23
noScode
3y

You will know your 2 year old dev team is messed up when the 'best programmer of the bunch' does a line like:

boolean check = ...some logic...;
if(check == true) {...

:/ and I'm going to be leading this team..

Comments
  • 13
    Bad code. Should have been

    if (check != false)
  • 10
    Haha, I got a legacy app to refactor, I found this type of code:

    (true ? logic one : same logic one ) || true
  • 9
    This is nothing guys. I once had to explain why this is a bad test

    var service = new MockLibrary.Fake<MyService>();

    service.dosomething();

    service.VeryifyWasCalled(s => s.doSomething());
  • 4
    Being there, Done that.
    Just hang in there my friend and never forget, killing stupid people is still a crime.

    My biggest sigh of relief was the guy resigned voluntarily. 6 months after he left, the codebase was 30% the size.
  • 2
    I once saw something like this: if something == true, return true, else return false. I asked “why don’t you just return that Boolean variable?”, then he said “just to be sure”.
  • 3
    I don't see the problem here.
  • 1
    If the logic is sort than it's a silly style. If the logic is complex than it's perfectly valid:

    bool goodblah = some_mess < whatever;
    bool frobnacious = messy_crud != junky_expression;
    bool yetanother = long_winded_condition;

    if (goodblah || (frobnacious && yetanother)) {
    ...
    }
  • 0
    @Crost i have no idea what that does what language is that?
  • 1
    @hjk101 seems like c#
    and seems like the VerifyWasCalled takes function (delegate) as a parameter.

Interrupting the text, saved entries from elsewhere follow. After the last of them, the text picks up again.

**src/rtl/func_sequencer.sv**
```systemverilog
// Activation sequencer: maps each input element to two LUT reads, hands the pair to an
// external interpolator and returns the result over a valid/ready output handshake.
module func_sequencer #(
   parameter int unsigned VEC_LEN = 4
) (
   input  logic              clk,
   input  logic              rst,
   input  logic              in_valid,
   output logic              in_ready,
   input  logic signed [7:0] in_data,
   output logic        [3:0] lut_addr,
   input  logic signed [7:0] lut_data,
   output logic signed [7:0] interp_base,
   output logic signed [7:0] interp_next,
   output logic signed [7:0] interp_remaining,
   input  logic signed [7:0] interp_value,
   output logic              out_valid,
   input  logic              out_ready,
   output logic signed [7:0] out_data,
   output logic              done
);

   localparam int unsigned CntW = (VEC_LEN > 1) ? $clog2(VEC_LEN) : 1;

   typedef enum logic [2:0] {
      StIdle,
      StAddr,
      StBase,
      StNext,
      StCalc,
      StOut
   } state_e;

   state_e            state_q, state_d;
   logic        [7:0] data_q, data_d;
   logic        [3:0] addr_q, addr_d;
   logic signed [7:0] base_q, base_d;
   logic signed [7:0] next_q, next_d;
   logic signed [7:0] rem_q, rem_d;
   logic signed [7:0] out_q, out_d;
   logic   [CntW-1:0] cnt_q, cnt_d;
   logic              done_q, done_d;

   logic [3:0] in_base_addr;
   logic [3:0] held_base_addr;
   logic [3:0] next_addr;
   logic [7:0] remaining;

   // Integer part of the Q4.4 input, offset-binary so -8..7 lands on 0..15.
   assign in_base_addr   = {~in_data[7], in_data[6:4]};
   assign held_base_addr = {~data_q[7], data_q[6:4]};
   assign next_addr      = (held_base_addr == 4'hF) ? 4'hF : held_base_addr + 4'd1;
   assign remaining      = {4'b0000, data_q[3:0]};

   always_comb begin
      state_d = state_q;
      data_d  = data_q;
      addr_d  = addr_q;
      base_d  = base_q;
      next_d  = next_q;
      rem_d   = rem_q;
      out_d   = out_q;
      cnt_d   = cnt_q;
      done_d  = 1'b0;

      unique case (state_q)
         StIdle: begin
            if (in_valid) begin
               data_d  = in_data;
               addr_d  = in_base_addr;
               state_d = StAddr;
            end
         end
         StAddr: begin
            addr_d  = next_addr;
            state_d = StBase;
         end
         StBase: begin
            base_d  = lut_data;
            state_d = StNext;
         end
         StNext: begin
            next_d  = lut_data;
            rem_d   = remaining;
            state_d = StCalc;
         end
         StCalc: begin
            out_d   = interp_value;
            state_d = StOut;
         end
         StOut: begin
            if (out_ready) begin
               state_d = StIdle;
               if (cnt_q == CntW'(VEC_LEN - 1)) begin
                  cnt_d  = '0;
                  done_d = 1'b1;
               end else begin
                  cnt_d = cnt_q + CntW'(1);
               end
            end
         end
         default: state_d = StIdle;
      endcase
   end

   always_ff @(posedge clk) begin
      if (!rst) begin
         state_q <= StIdle;
         data_q  <= '0;
         addr_q  <= '0;
         base_q  <= '0;
         next_q  <= '0;
         rem_q   <= '0;
         out_q   <= '0;
         cnt_q   <= '0;
         done_q  <= 1'b0;
      end else begin
         state_q <= state_d;
         data_q  <= data_d;
         addr_q  <= addr_d;
         base_q  <= base_d;
         next_q  <= next_d;
         rem_q   <= rem_d;
         out_q   <= out_d;
         cnt_q   <= cnt_d;
         done_q  <= done_d;
      end
   end

   assign in_ready         = (state_q == StIdle);
   assign out_valid        = (state_q == StOut);
   assign lut_addr         = addr_q;
   assign interp_base      = base_q;
   assign interp_next      = next_q;
   assign interp_remaining = rem_q;
   assign out_data         = out_q;
   assign done             = done_q;

endmodule

```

    it probably wants to be used as
    VerifyWasCalled(service.doSomething), basically providing a pointer to that function to the VerifyWasCalled one.

    what is being done there instead, is creating a lambda (anonymous) function, which, when called, calls the service.doSomething() function, and then passing that lambda to the VerifyWasCalled.

    *syntax for providing a pointer to the function (delegate) in my explanation is incorrect, i don't use delegates in this way too often, so i don't remember exactly how you create one/cast a function to one/whatever. as a bonus, delegates were always a bit confusing to me for some reason.